Wujek wszedł do pokoju. Jego kowbojskie buty ruszyły po dywanie, póki Cora nie osadziła go w miejscu. Zatrzymał się w pół kroku i zdjął kowbojki, które są integralną częścią jego osoby, choć nie pracował na ranczu, odkąd przeprowadził się do Salt Lake City. Porządnie ustawił je pod ścianą i pomógł mi zdjąć bandanę, a potem zamocować pasek maski na pobliźnionym skalpie.
– Jestem z ciebie dumny – powiedział.
– Bo? – spytałam przez dziurkę w plastiku.
– Bo jesteś dzielna. Wiesz, co mawiał John Wayne?
Pokręciłam głową.
– Odwaga to być śmiertelnie przerażonym, a mimo to wskoczyć na siodło.
Machnęłam ręką w powietrzu, jakbym rzucała lasso. Glenn się roześmiał i pocałował mnie w czubek głowy. Kiedy zmrużyłam oczy, w przytłumionym świetle prawie widziałam mamę pochyloną nade mną.
– Dobranoc, dzieciaku.
Wyszli razem. Wyglądali jak Kubuś z Prosiaczkiem. On szeroki i barczysty, ona drobna i smukła. Glenn zatrzymał się na chwilę, żeby zabrać buty, ale nie puścił jej ręki. Patrzyłam za nimi przez otwory w masce, kiedy szli korytarzem.
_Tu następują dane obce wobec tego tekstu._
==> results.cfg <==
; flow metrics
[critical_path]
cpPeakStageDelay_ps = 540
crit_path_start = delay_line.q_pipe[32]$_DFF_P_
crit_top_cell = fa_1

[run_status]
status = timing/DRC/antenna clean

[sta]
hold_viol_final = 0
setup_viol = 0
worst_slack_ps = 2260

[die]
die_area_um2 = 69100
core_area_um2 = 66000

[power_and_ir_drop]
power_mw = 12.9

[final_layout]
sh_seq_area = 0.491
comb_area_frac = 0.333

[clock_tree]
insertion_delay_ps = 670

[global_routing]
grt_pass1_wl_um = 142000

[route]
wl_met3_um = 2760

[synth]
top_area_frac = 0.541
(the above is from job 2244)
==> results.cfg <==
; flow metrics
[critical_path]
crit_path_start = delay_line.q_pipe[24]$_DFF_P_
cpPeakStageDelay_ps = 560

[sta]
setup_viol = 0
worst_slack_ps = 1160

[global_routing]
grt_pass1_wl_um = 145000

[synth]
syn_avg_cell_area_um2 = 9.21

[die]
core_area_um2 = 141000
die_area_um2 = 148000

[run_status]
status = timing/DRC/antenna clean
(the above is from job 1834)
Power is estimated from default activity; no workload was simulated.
<file path="flow/run.sh">
#!/bin/bash
# the make line also repeats each setting of config.mk as NAME=value (left out here)
make -C /OpenROAD-flow-scripts/flow DESIGN_CONFIG=/design/flow/config.mk WORK_HOME=/design/flow/orfs CLKGATE_MAP_FILE= finish
</file>
<file path="flow/config.mk">
export PLATFORM = sky130hd
export DESIGN_NAME = sha1_exec
export DESIGN_NICKNAME = sha1_exec
export VERILOG_FILES = /design/flow/design.v
export SDC_FILE = /design/flow/constraint.sdc
export NUM_CORES = 4
export LEC_CHECK = 0
export CAP_MARGIN = 20
export CORE_MARGIN = 2
export CORE_UTILIZATION = 58
export SLEW_MARGIN = 20
</file>
<file path="flow/constraint.sdc">
create_clock -name core_clock -period 4.65 [get_ports {clk}]
set_input_delay 0.9300 -clock core_clock [delete_from_list [all_inputs] [get_ports {clk}]]
set_output_delay 0.9300 -clock core_clock [all_outputs]
set_load 0.01 [all_outputs]
</file>
<file path="flow/design.v">
module dffhr (d, r, clk, q);
  parameter WIDTH = 1;
  input 			r;
  input 			clk;
  input 	[WIDTH-1:0] 	d;
  output 	[WIDTH-1:0] 	q;
  reg 		[WIDTH-1:0] 	q;
  always @ (posedge clk) 
    if ( r ) 
      q <= {WIDTH{1'b0}};
    else
      q <= d;
endmodule  
module sha1_round (cv_in, w, round, cv_out);
   input [159:0] cv_in;
   input [31:0]  w;
   input [6:0]   round;
   output [159:0] cv_out;
   reg [31:0]     k;
   reg [31:0]     f;
   wire [31:0]    a_shift;
   wire [31:0]    b_shift;
   wire [31:0]    add_result;
   wire [31:0]    a = cv_in[159:128];
   wire [31:0]    b = cv_in[127:96];
   wire [31:0]    c = cv_in[95:64];
   wire [31:0]    d = cv_in[63:32];
   wire [31:0]    e = cv_in[31:0];
   always @(round)
     begin
        k = 32'd0;
        if ((round >= 7'd0) && (round <= 7'd19))
          k = 32'h5A827999;
        if ((round >= 7'd20) && (round <= 7'd39))
          k = 32'h6ED9EBA1;
        if ((round >= 7'd40) && (round <= 7'd59))
          k = 32'h8F1BBCDC;
        if ((round >= 7'd60) && (round <= 7'd79))
          k = 32'hCA62C1D6;
     end  
   always @(round or b or c or d)
     begin
        f = 32'd0;
        if ((round >= 7'd0) && (round <= 7'd19))
          f = ((b & c) | (~b & d));
        if ((round >= 7'd20) && (round <= 7'd39))
          f = (b ^ c ^ d);
        if ((round >= 7'd40) && (round <= 7'd59))
          f = ((b & c) | (b & d) | (c & d));
        if ((round >= 7'd60) && (round <= 7'd79))
          f = (b ^ c ^ d);
     end  
   assign a_shift = {a[26:0], a[31:27]};
   assign b_shift = {b[1:0], b[31:2]};
   assign add_result = (a_shift + ((f + k) + (e + w)));
   assign cv_out = {add_result, a, b_shift, c, d};
endmodule  
module sha1_exec(clk, reset, start, data_in, load_in, cv, 
  use_prev_cv, busy, out_valid, cv_next);
   input clk, reset;     
   input start;
   input [31:0] data_in;
   input load_in;
   input [159:0] cv;
   input use_prev_cv;
   output        busy;
   output        out_valid;
   output [159:0] cv_next;  
   reg            busy;         
   reg            out_valid;    
   reg [6:0]      rnd_cnt_d;    
   wire [6:0]     rnd_cnt_q;    
   wire [159:0]   rnd_d;        
   wire [159:0]   rnd_q;
   wire [159:0]   sha1_round_wire;   
   wire [159:0]   cv_d;         
   wire [159:0]   cv_q;         
   wire [159:0]   cv_next_d;    
   wire [159:0]   cv_next_q;
   parameter      IDLE = 2'b00;
   parameter      CALC = 2'b01;
   parameter      VALID_OUT = 2'b10;
   parameter      VALID_OUT2 = 2'b11;
   wire [1:0]     state; 
   reg [1:0]      next_state;
   wire [511:0]   w_d;
   wire [511:0]   w_q;
   wire [511:0]   w_temp;
   wire [31:0]    w;    
   wire [31:0]    w_gen_temp = w_temp[511:480] ^ w_temp[447:416] ^ 
                  w_temp[255:224] ^ w_temp[95:64];  
   wire [31:0]    w_gen = {w_gen_temp[30:0], w_gen_temp[31]};
   assign         w_d = ((load_in == 1'b1) ? w_temp :
                  ((rnd_cnt_q < 7'd15) ? w_temp : 
                  {w_gen, w_temp[479:0]}));
   assign w_temp = (state == CALC) ? {w_q[479:0], w_q[511:480]} : 
     ((load_in == 1'b1) ? {w_q[479:0], data_in} : w_q);
   assign w = w_q[511:480];
   sha1_round sha1_round(.cv_in(rnd_q), .w(w), .round(rnd_cnt_q),
                           .cv_out(sha1_round_wire));
   assign         rnd_d = ((state == CALC) ? sha1_round_wire : 
     (use_prev_cv == 1'b1) ? cv_next_q : cv);
   assign         cv_d = ((state == CALC) ? cv_q : 
     (use_prev_cv == 1'b1) ? cv_next_q : cv);
   assign         cv_next_d = (state == VALID_OUT) ? 
                                ({cv_q[159:128] + rnd_q[159:128],
                                  cv_q[127:96] + rnd_q[127:96],
                                  cv_q[95:64] + rnd_q[95:64],
                                  cv_q[63:32] + rnd_q[63:32],
                                  cv_q[31:0] + rnd_q[31:0]}) :
                                  (cv_next_q);
   assign         cv_next = cv_next_q;
   always @(state or start or rnd_cnt_q)
     begin
        out_valid = 1'b0;       
        busy = 1'b0;
        rnd_cnt_d = 7'b0000000;
        case (state)
          IDLE : begin
             out_valid = 1'b0;
             rnd_cnt_d = 7'b0000000;
             if (start) begin
                busy = 1'b1;
                next_state = CALC;
             end
             else begin
                busy = 1'b1;
                next_state = IDLE;
             end
          end  
          CALC : begin
             busy = 1'b1;
             out_valid = 1'b0;
             if (start) begin
                next_state = IDLE;
                rnd_cnt_d = 7'd0000000;
             end
             else if (rnd_cnt_q == 7'd79) begin
                next_state = VALID_OUT;
                rnd_cnt_d = 7'd0000000;
             end
             else begin
                next_state = CALC;
                rnd_cnt_d = rnd_cnt_q + 7'd0000001;
             end
          end  
          VALID_OUT : begin
             busy = 1'b1;
             out_valid = 1'b0;       
             if (start) begin
                next_state = IDLE;
                rnd_cnt_d = 7'd0000000;
             end else begin
                next_state = VALID_OUT2;
             end
          end     
          VALID_OUT2 : begin
             busy = 1'b0;
             out_valid = 1'b1;
             if (start) begin
                next_state = CALC;
             end
             else begin
                next_state = IDLE;
             end
          end
          default : begin
             next_state = IDLE;
          end
        endcase
     end          
   dffhr #(7) rnd_cnt_reg (.d(rnd_cnt_d), .q(rnd_cnt_q),
                           .clk(clk), .r(reset));
   dffhr #(2) state_reg (.d(next_state), .q(state), 
                         .clk(clk), .r(reset)); 
   dffhr #(512) w_reg (.d(w_d), .q(w_q), .clk(clk), .r(reset));
   dffhr #(160) cv_reg (.d(cv_d), .q(cv_q), .clk(clk), .r(reset));
   dffhr #(160) rnd_reg (.d(rnd_d), .q(rnd_q), .clk(clk), .r(reset));
   dffhr #(160) cv_next_reg (.d(cv_next_d), .q(cv_next_q),
                             .clk(clk), .r(reset));   
endmodule  
</file>
==> out/qor.tcl, run 1 <==
set qor(gpl.final_weighted_congestion) 1.04
set qor(crit_path_cell_trace) {ha_4 > a21oi_4 > nand2_1 > a32o_2 > nand2b_4 > a221o_1 > o21ai_2 > fa_1 > inv_2 > fa_1 > inv_2 > fa_1 > buf_4 > fa_2 > nor2b_4 > o2111ai_2 > a21boi_2 > o211ai_1 > nand2_2 > a31o_4 > a211oi_2 > o41a_1 > xnor2_1 > a21oi_1}
set qor(synthCells) 6207
set qor(worst_path_largest_cell_delay_ps) 460
set qor(power.static_leakage_uw) 0.0250
set qor(hold-worst-slack_ps) 449
set qor(synthSimpleGateAreaFrac) 0.148
set qor(chip_footprint_mm2) 0.0902
set qor(status) {finished with violations}
set qor(post-route-period-util) 1.18
set qor(openroad.warnings) 49
set qor(timing.max_slew.rel_slack) 0.351
set qor(dp.cells) 7697
set qor(nets) 7183
set qor(area.sequential_mm2) 0.0201
set qor(synth-seq-cells) 1003
set qor(routed_via_density) 5.69
set qor(yosys-top-cells-area) {dfxtp_1, a21oi_1, nand2_1, fa_1, ha_1}
set qor(synth_cell_type_count) 78
set qor(mux_area_frac) 0.0502
set qor(path_common_cell) {fa_1}
set qor(placementRows) 108
set qor(route.detailed.wl_per_inst_um) 20.9
set qor(fin_crit_ps) 5470
set qor(crit_path_end) {rnd_reg.q[159]}
set qor(synth_area_per_cell_um2) 8.21
set qor(critical_r2r_launch) {rnd_cnt_reg.q[1]}
set qor(drt_pass1_iterations) 7
set qor(synth-xor-area-share) 0.0552
set qor(die-width_um) 300
set qor(max-vdd-ir-drop_uv) 345
set qor(post-route-util) 0.710
set qor(final_area_mm2) 0.0617
set qor(synth.top_cells.by_count) {nand2_1, dfxtp_1, a21oi_1}
set qor(cts.hold.buffers_added) 0
set qor(timing.setup.critical_path_class) {flop to flop}
set qor(drv_cap) 0
set qor(count_of_instantiated_cells_in_the_yosys_netlist) 6207
set qor(area.growth.synth_to_final_pct) 21.2
set qor(routed-wl-met2_um) 77400
set qor(p_int_uw) 15700
set qor(ys_async_sr_fraction) 0
set qor(final_cell_count_no_fill) 7913
set qor(fp_util) 0.586
set qor(edf_count) 0
set qor(netlist.top_cell.by_area) {dfxtp_1}
set qor(setup-violations-final) 25
set qor(timing.critical_path.slowest_stage_cell) {fa_1}
set qor(top_layer) {met5}
set qor(crit_path_end_kind) {flop}
set qor(hold_depth) 2
set qor(reg2reg_slack_ps) -820
set qor(via_count) 45000
set qor(min-delay-path-class) {flop to flop}
set qor(power_frac_comb) 0.207
set qor(sw_frac_of_total) 0.291
set qor(seqPwrFrac) 0.413
set qor(cp_num_buf_inv) 3
set qor(timing.final.ws_setup_ps) -815
set qor(detailroute.wirelength.met3_um) 10600
set qor(cpLargestDelayFamily) {AND-OR/OR-AND gates}
set qor(pin_count_of_the_biggest_net_entering_global_routing) 174
set qor(ys_chip_area_mm2) 0.0509
set qor(worst-endpoint-required_ps) 5210
set qor(clock_root_buffer) {clkbuf_16}
set qor(synth_warnings) 6
set qor(crit-reg2reg-capture) {rnd_reg.q[159]}
set qor(cts_tree) {built}
set qor(hold_path_startpoint) {w_reg.q[181]}
set qor(core_mm2) 0.0869
set qor(hold_violations) 0
set qor(insertion_delay_ps) 720
set qor(comb_power_uw) 4580
set qor(clock_net_power_uw) 8390
set qor(worst_path_arrival_time_ps) 6020
set qor(so_faults) {setup timing}
set qor(ys_sh_adder) 0.0967
set qor(aoi_share) 0.197
set qor(rsz0062_at_grt) {yes}
set qor(wl_met1_um) 66400
set qor(vertical_die_dimension_um) 300
set qor(grt_pass1_wl_um) 248000
set qor(port_buffers) 358
set qor(clock_slew_at_the_register_clock_pins_of_the_worst_setup_and_hold_paths_ps) 60
set qor(fill_cells) 7016
set qor(worst-path-stages) 24
set qor(placement.setup.worst_slack_ps) -922
set qor(synthMostInstantiatedCell) {nand2_1}
set qor(timing.clock.skew_ps) 80.2
set qor(detail_route.wirelength_um) 165000
set qor(mappedNetlistNets) 6722
set qor(hold_end) {w_reg.q[181]}
set qor(reg2reg_depth) 24
set qor(synth.cell_area_mm2) 0.0509
set qor(timing_startpoint_of_the_critical_path) {rnd_cnt_reg.q[1]}
set qor(cts_inserted_buffers) 102
set qor(ff_type) {dfxtp_1}
set qor(placement.cell_area_mm2) 0.0576
set qor(power.density_mw_per_mm2) 358
set qor(max_slew.worst_pin.slew_ps) 972
set qor(antenna_found_initial) 7
set qor(hpwl_after_detailed_placement_um) 126000
set qor(start_kind) {flop}
set qor(top_level_ports) 359
set qor(grt_util_all_layers) 0.358
set qor(clkSinkCount) 1003
set qor(top_logic_kind) {AND-OR/OR-AND gates}
set qor(drc) 0
set qor(power_frac_clock) 0.380
set qor(postSynthSeqShare) 0.394
set qor(grt_pass1_vias) 42500
set qor(switchingPower_uw) 6420
set qor(drt.antenna.violating_nets) 0
set qor(cts-htree-levels) 3
set qor(gr-total-overflow) 0
set qor(pg_seq_uw) 9110
set qor(timing.critical_path.fanout_max) 5
set qor(first_iter_violations) 3463
set qor(dominant_power_group) {registers}
set qor(maxSlewViolCount) 0
set qor(largest_type_area_fraction) 0.394
set qor(max_clock_freq_mhz) 183
set qor(clk_path_buf_depth) 3
set qor(comb_area_mm2) 0.0285
[final cells by class]
type                            count  share of cell area
Sequential cell                  1003               0.326
Multi-Input combinational cell   4410               0.462
Tap cell                         1155              0.0234
Clock inverter                     35             0.00624
Timing Repair Buffer              716               0.106
Inverter                          435              0.0265
Clock buffer                      154              0.0499
Antenna cell                        5            0.000203
[layer usage]
| layer | track usage | vias up |
|---|---|---|
| met5 | 0 | - |
| met2 | 0.587 | 1345 |
| met4 | 0.211 | 6 |
| li1 | - | 21800 |
| met1 | 0.440 | 21500 |
| met3 | 0.0655 | 430 |
[per-stage QoR]
step,power [uW],setup TNS (ps)
CTS,22000,-12210
floorplan,11800,-7020
finish,22100,-13520
detailed placement,13500,-14480
global route,22900,-18170
global placement,13500,-12870
[repair_timing]
action	4_1_cts	5_1_grt
setup endpoints to repair	25	26
endpoints found under the hold margin	0	0
buffers inserted	14	8
pin swaps	40	30
gates resized	50	44
gates cloned	1	0
==> run 2: changes to the inputs <==
Settings changed: ABC_AREA set to 1, CORE_UTILIZATION 58 to 46.
Clock period 4.65 ns to 3.88 ns, I/O delays scaled along.
==> out/qor.tcl, run 2 <==
set qor(core_mm2) 0.113 ;# was 0.0869 mm2
set qor(chip_footprint_mm2) 0.116 ;# was 0.0902 mm2
set qor(reg2reg_depth) 29 ;# was 24
set qor(clock_net_power_uw) 11300 ;# was 8390 uW
set qor(crit_path_end) {rnd_reg.q[149]} ;# was rnd_reg.q[159]
set qor(hold_depth) 2 ;# unchanged
set qor(timing.clock.skew_ps) 49.7 ;# was 80.2 ps
set qor(min-delay-path-class) {primary input to flop} ;# was flop to flop
set qor(largest_type_area_fraction) 0.384 ;# was 0.394
set qor(global_route.usage.met3) 0.0292 ;# was 0.0655
set qor(grt_pass1_vias) 45700 ;# was 42500
set qor(dominant_power_group) {registers} ;# unchanged
set qor(seqPwrFrac) 0.359 ;# was 0.413
set qor(clk_path_buf_depth) 3 ;# unchanged
set qor(openroad.warnings) 60 ;# was 49
set qor(yosys-top-cells-area) {dfxtp_1, a21oi_1, o21ai_0, nand2_1, nor2_1} ;# was dfxtp_1, a21oi_1, nand2_1, fa_1, ha_1
set qor(vertical_die_dimension_um) 341 ;# was 300 um
set qor(netlist.top_cell.by_area) {dfxtp_1} ;# unchanged
set qor(placement.cell_area_mm2) 0.0594 ;# was 0.0576 mm2
set qor(synth.cell_area_mm2) 0.0523 ;# was 0.0509 mm2
set qor(cts_tree) {built} ;# unchanged
set qor(synth-xor-area-share) 0.0358 ;# was 0.0552
set qor(top_level_ports) 359 ;# unchanged
set qor(timing.critical_path.slowest_stage_cell) {fa_2} ;# was fa_1
set qor(gr-total-overflow) 0 ;# unchanged
set qor(power.density_mw_per_mm2) 501 ;# was 358 mW/mm2
set qor(maxSlewViolCount) 0 ;# unchanged
set qor(count_of_instantiated_cells_in_the_yosys_netlist) 7224 ;# was 6207
set qor(port_buffers) 358 ;# unchanged
set qor(synth_area_per_cell_um2) 7.24 ;# was 8.21 um2
set qor(worst_path_largest_cell_delay_ps) 560 ;# was 460 ps
set qor(synth_cell_type_count) 51 ;# was 78
set qor(switchingPower_uw) 10700 ;# was 6420 uW
set qor(placementRows) 123 ;# was 108
set qor(synthMostInstantiatedCell) {dfxtp_1} ;# was nand2_1
set qor(detail_route.wirelength_um) 191000 ;# was 165000 um
set qor(drc) 0 ;# unchanged
set qor(worst-endpoint-required_ps) 4510 ;# was 5210 ps
set qor(timing_startpoint_of_the_critical_path) {rnd_cnt_reg.q[0]} ;# was rnd_cnt_reg.q[1]
set qor(drt.antenna.violating_nets) 0 ;# unchanged
set qor(clock_root_buffer) {clkbuf_16} ;# unchanged
set qor(worst-path-stages) 29 ;# was 24
set qor(clkSinkCount) 1003 ;# unchanged
set qor(met2_usage_in_global_routing) 0.530 ;# was 0.587
set qor(cts-htree-levels) 3 ;# unchanged
set qor(p_int_uw) 21600 ;# was 15700 uW
set qor(worst_path_arrival_time_ps) 5420 ;# was 6020 ps
set qor(timing.max_slew.rel_slack) 0.234 ;# was 0.351
set qor(crit_path_end_kind) {flop} ;# unchanged
set qor(sw_frac_of_total) 0.331 ;# was 0.291
set qor(postSynthSeqShare) 0.384 ;# was 0.394
set qor(path_common_cell) {nand2_1} ;# was fa_1
set qor(timing.setup.critical_path_class) {flop to flop} ;# unchanged
set qor(aoi_share) 0.216 ;# was 0.197
set qor(placement.setup.worst_slack_ps) -1000 ;# was -922 ps
set qor(grt_util_all_layers) 0.317 ;# was 0.358
set qor(comb_power_uw) 9400 ;# was 4580 uW
set qor(synthCells) 7224 ;# was 6207
set qor(ys_chip_area_mm2) 0.0523 ;# was 0.0509 mm2
set qor(synth-seq-cells) 1003 ;# unchanged
set qor(grt_most_used_layer) {met2} ;# unchanged
set qor(clock_slew_at_the_register_clock_pins_of_the_worst_setup_and_hold_paths_ps) 60 ;# about the same
set qor(hpwl_after_detailed_placement_um) 145000 ;# was 126000 um
set qor(so_faults) {setup timing} ;# unchanged
set qor(hold_path_startpoint) {reset} ;# was w_reg.q[181]
set qor(status) {finished with violations} ;# unchanged
set qor(area.growth.synth_to_final_pct) 23.4 ;# was 21.2%
set qor(cp_num_buf_inv) 4 ;# was 3
set qor(globalRouteMet1Util) 0.427 ;# was 0.440
set qor(timing.critical_path.fanout_max) 7 ;# was 5
set qor(hold_end) {w_reg.q[421]} ;# was w_reg.q[181]
set qor(antenna_found_initial) 2 ;# was 7
set qor(start_kind) {flop} ;# unchanged
set qor(nets) 8174 ;# was 7183
set qor(power_frac_comb) 0.291 ;# was 0.207
set qor(fin_crit_ps) 4790 ;# was 5470 ps
set qor(fp_util) 0.464 ;# was 0.586
set qor(max-vdd-ir-drop_uv) 499 ;# was 345 uV
set qor(cts_inserted_buffers) 108 ;# was 102
set qor(final_cell_count_no_fill) 9253 ;# was 7913
set qor(n_diodes) 0 ;# was 5
set qor(hold_violations) 0 ;# unchanged
set qor(drv_cap) 0 ;# unchanged
set qor(synth.top_cells.by_count) {dfxtp_1, nand2_1, a21oi_1} ;# was nand2_1, dfxtp_1, a21oi_1
set qor(max_slew.worst_pin.slew_ps) 1140 ;# was 972 ps
set qor(reg2reg_slack_ps) -910 ;# was -820 ps
set qor(crit-reg2reg-capture) {rnd_reg.q[149]} ;# was rnd_reg.q[159]
set qor(ys_async_sr_fraction) 0 ;# unchanged
set qor(final_area_mm2) 0.0646 ;# was 0.0617 mm2
set qor(via_count) 49300 ;# was 45000
set qor(pg_seq_uw) 11600 ;# was 9110 uW
set qor(post-route-period-util) 1.24 ;# was 1.18
set qor(mappedNetlistNets) 7739 ;# was 6722
set qor(power_frac_clock) 0.351 ;# was 0.380
set qor(ys_sh_adder) 0.0941 ;# was 0.0967
set qor(grt_pass1_wl_um) 283000 ;# was 248000 um
set qor(cpLargestDelayFamily) {adder cells} ;# was AND-OR/OR-AND gates
set qor(rsz0062_at_grt) {yes} ;# unchanged
set qor(first_iter_violations) 3893 ;# was 3463
set qor(top_logic_kind) {AND-OR/OR-AND gates} ;# unchanged
set qor(synthSimpleGateAreaFrac) 0.169 ;# was 0.148
set qor(max_clock_freq_mhz) 209 ;# was 183 MHz
set qor(power.static_leakage_uw) 0.0283 ;# was 0.0250 uW
set qor(route.detailed.wl_per_inst_um) 20.6 ;# was 20.9 um
set qor(pin_count_of_the_biggest_net_entering_global_routing) 196 ;# was 174
set qor(cts.hold.buffers_added) 0 ;# unchanged
set qor(setup-violations-final) 30 ;# was 25
set qor(dp.cells) 9025 ;# was 7697
set qor(critical_r2r_launch) {rnd_cnt_reg.q[0]} ;# was rnd_cnt_reg.q[1]
set qor(edf_count) 0 ;# unchanged
set qor(insertion_delay_ps) 740 ;# was 720 ps
set qor(mux_area_frac) 0.00517 ;# was 0.0502
set qor(timing.final.ws_setup_ps) -913 ;# was -815 ps
set qor(hold-worst-slack_ps) 375 ;# was 449 ps
set qor(gpl.final_weighted_congestion) 1.03 ;# was 1.04
set qor(routed_via_density) 5.33 ;# was 5.69
set qor(drt_pass1_iterations) 6 ;# was 7
set qor(die-width_um) 341 ;# was 300 um
set qor(ff_type) {dfxtp_1} ;# unchanged
set qor(synth_warnings) 6 ;# unchanged
==> run 2: area by class of cell <==
class,instances,area [um2]
fillers,10900,48100
inverters,928,3520
clock buffers,153,3140
repair inverters,1,8.76
clock inverters,51,828
well taps,1500,1880
multi-input cells,4917,28500
repair buffers,700,6570
flip-flops and latches,1003,20100
==> run 2: per-layer routing <==
layer	wire length, um	part of all wire	up-vias
li1	-	-	24400
met1	84700	0.44	23200
met5	0	0	-
met4	7510	0.039	0
met2	89300	0.47	1337
met3	9030	0.047	291
==> run 2: repair_timing <==
| action | 4_1_cts | 5_1_grt |
|---|---|---|
| setup endpoints to repair | 30 | 30 |
| pin swaps | 20 | 77 |
| cloned | 0 | 3 |
| buffers inserted | 5 | 17 |
| resized | 68 | 185 |
| hold endpoints to repair | 0 | 0 |
==> run 2: metrics by stage <==
stage | setup TNS (ps) | total power (uW) | util
after global placement | -22660 | 20100 | 0.527
after detailed placement | -24200 | 20100 | 0.527
final | -21450 | 32400 | 0.573
after CTS | -20990 | 31800 | 0.566
after global routing | -28720 | 33800 | 0.573
after floorplan | -9910 | 16600 | -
Spojrzałam w dół, na własne dłonie. To znaczy na jeden szpon i na jeden komplet czerwonych pobliźnionych palców wystających z uciskowego mankietu.
Cora chciała, żebym otworzyła się na ludzi. Problem w tym, że nikt nie pukał. I prawdopodobnie nie zapuka.
Cokolwiek więc szykowała nazajutrz dla mnie szkoła, musiałam być przygotowana.
Kuloodporna.
Zamknęłam oczy, czując ucisk gorsetów i ciężar maski. Zwykle czułam się w nich jak mumia faraona zamknięta w sarkofagu.
Ale tego dnia było mi z tym dobrze.
Sarkofag chronił mnie przed światem.
I miałam wrażenie, że chyba tylko on trzymał mnie jeszcze w kupie.